I heard an excellent perspective about the energy contained in a gallon of regular gasoline. Imagine the energy equivalent of 100 people working for eight hours a day for a week. Yes, 4,000 human hours of actual work, that is the amount of energy in a single gallon of petrol. It is nearly unbelievable until you start to do the math. Over half of the energy is squandered as heat. Even the most efficient transportation device, the bicycle can only allow a human to produce about three quarters of a horsepower. Add to these facts the effort of punching a car-sized hole in the atmosphere, pushing half a ton or more of steel along surfaces with bumps and potholes perhaps on under-inflated tires and you begin to see the truth of the matter a little more clearly.

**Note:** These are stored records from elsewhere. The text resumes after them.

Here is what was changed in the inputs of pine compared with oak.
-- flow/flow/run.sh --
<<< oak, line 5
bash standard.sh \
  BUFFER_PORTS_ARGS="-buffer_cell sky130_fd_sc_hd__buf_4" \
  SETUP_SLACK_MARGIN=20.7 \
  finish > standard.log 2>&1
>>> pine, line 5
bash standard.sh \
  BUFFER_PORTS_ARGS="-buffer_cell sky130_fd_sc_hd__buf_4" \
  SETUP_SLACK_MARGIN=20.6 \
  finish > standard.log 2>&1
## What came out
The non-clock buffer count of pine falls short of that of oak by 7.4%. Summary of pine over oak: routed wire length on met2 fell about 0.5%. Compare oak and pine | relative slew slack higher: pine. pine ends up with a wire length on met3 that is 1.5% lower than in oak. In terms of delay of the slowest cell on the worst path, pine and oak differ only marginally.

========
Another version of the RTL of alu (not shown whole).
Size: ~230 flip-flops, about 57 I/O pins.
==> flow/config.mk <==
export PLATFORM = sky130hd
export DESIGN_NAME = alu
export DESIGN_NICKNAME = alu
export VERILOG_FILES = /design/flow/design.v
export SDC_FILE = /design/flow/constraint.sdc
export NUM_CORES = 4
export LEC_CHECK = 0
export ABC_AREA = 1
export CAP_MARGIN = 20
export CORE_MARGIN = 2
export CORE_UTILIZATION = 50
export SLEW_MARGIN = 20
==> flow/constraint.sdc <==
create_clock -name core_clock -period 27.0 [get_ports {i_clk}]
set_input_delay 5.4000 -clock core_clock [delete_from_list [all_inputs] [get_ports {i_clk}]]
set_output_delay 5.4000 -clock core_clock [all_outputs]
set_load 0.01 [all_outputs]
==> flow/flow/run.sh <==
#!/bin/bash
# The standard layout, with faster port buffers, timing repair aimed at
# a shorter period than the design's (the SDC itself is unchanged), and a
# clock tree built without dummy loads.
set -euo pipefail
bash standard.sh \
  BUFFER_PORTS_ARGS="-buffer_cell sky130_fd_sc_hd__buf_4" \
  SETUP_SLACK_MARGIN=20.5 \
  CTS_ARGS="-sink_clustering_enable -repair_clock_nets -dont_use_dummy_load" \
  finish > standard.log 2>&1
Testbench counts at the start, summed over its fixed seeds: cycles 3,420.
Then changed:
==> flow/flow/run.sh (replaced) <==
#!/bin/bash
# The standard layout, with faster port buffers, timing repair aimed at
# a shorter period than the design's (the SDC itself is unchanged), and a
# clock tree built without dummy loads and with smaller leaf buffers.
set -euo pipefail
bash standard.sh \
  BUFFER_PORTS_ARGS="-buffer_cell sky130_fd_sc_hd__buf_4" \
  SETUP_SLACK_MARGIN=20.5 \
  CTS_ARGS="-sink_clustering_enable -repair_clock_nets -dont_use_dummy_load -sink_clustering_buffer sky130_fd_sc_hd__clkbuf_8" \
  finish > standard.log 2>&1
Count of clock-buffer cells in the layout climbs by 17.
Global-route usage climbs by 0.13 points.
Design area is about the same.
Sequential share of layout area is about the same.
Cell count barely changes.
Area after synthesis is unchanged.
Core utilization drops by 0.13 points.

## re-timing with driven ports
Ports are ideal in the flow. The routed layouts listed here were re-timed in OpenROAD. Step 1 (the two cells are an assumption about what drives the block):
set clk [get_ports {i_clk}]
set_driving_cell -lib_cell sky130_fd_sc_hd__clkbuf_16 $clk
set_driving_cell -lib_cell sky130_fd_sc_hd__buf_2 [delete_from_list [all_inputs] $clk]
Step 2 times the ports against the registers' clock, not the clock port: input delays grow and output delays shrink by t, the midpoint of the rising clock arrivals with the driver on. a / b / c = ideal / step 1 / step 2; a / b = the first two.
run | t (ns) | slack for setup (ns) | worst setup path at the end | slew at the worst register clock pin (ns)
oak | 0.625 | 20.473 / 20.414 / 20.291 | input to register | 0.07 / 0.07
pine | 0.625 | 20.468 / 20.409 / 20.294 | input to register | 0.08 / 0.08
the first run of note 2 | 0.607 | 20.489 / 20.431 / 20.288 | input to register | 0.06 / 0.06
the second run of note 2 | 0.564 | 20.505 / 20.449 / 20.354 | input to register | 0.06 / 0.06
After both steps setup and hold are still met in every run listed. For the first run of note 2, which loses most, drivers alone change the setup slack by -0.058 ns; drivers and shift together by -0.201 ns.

When we add the energy required for our vehicles, imagining every gallon of fuel as an extra hundred people just hanging out for a week, one can see the problem of global warming a little more clearly. Just having that many extra people would choke the air with carbon dioxide from them breathing, but instead of a waste gas that feeds trees, shrubs and plants of all types, these tools that we use to move about the earth exhale poison gas that can kill. We have the tools needed to stop, look around, follow the money and make up our own minds about what is right and good. The time has come for us to use every tolls in our arsenal to wage peace, speak truth to power and to teach the next generation what it truly means to be human. I throw down the challenge to everyone to be the best we can be in the face of the tumult and turmoil that we have foisted upon us each and every day. Be strong, hold tight to your soul, for there are those who would estrange you from it for money out there and they feed on fear and hate. Love them as you would yourself and perhaps we can heal their wounds as well as our own.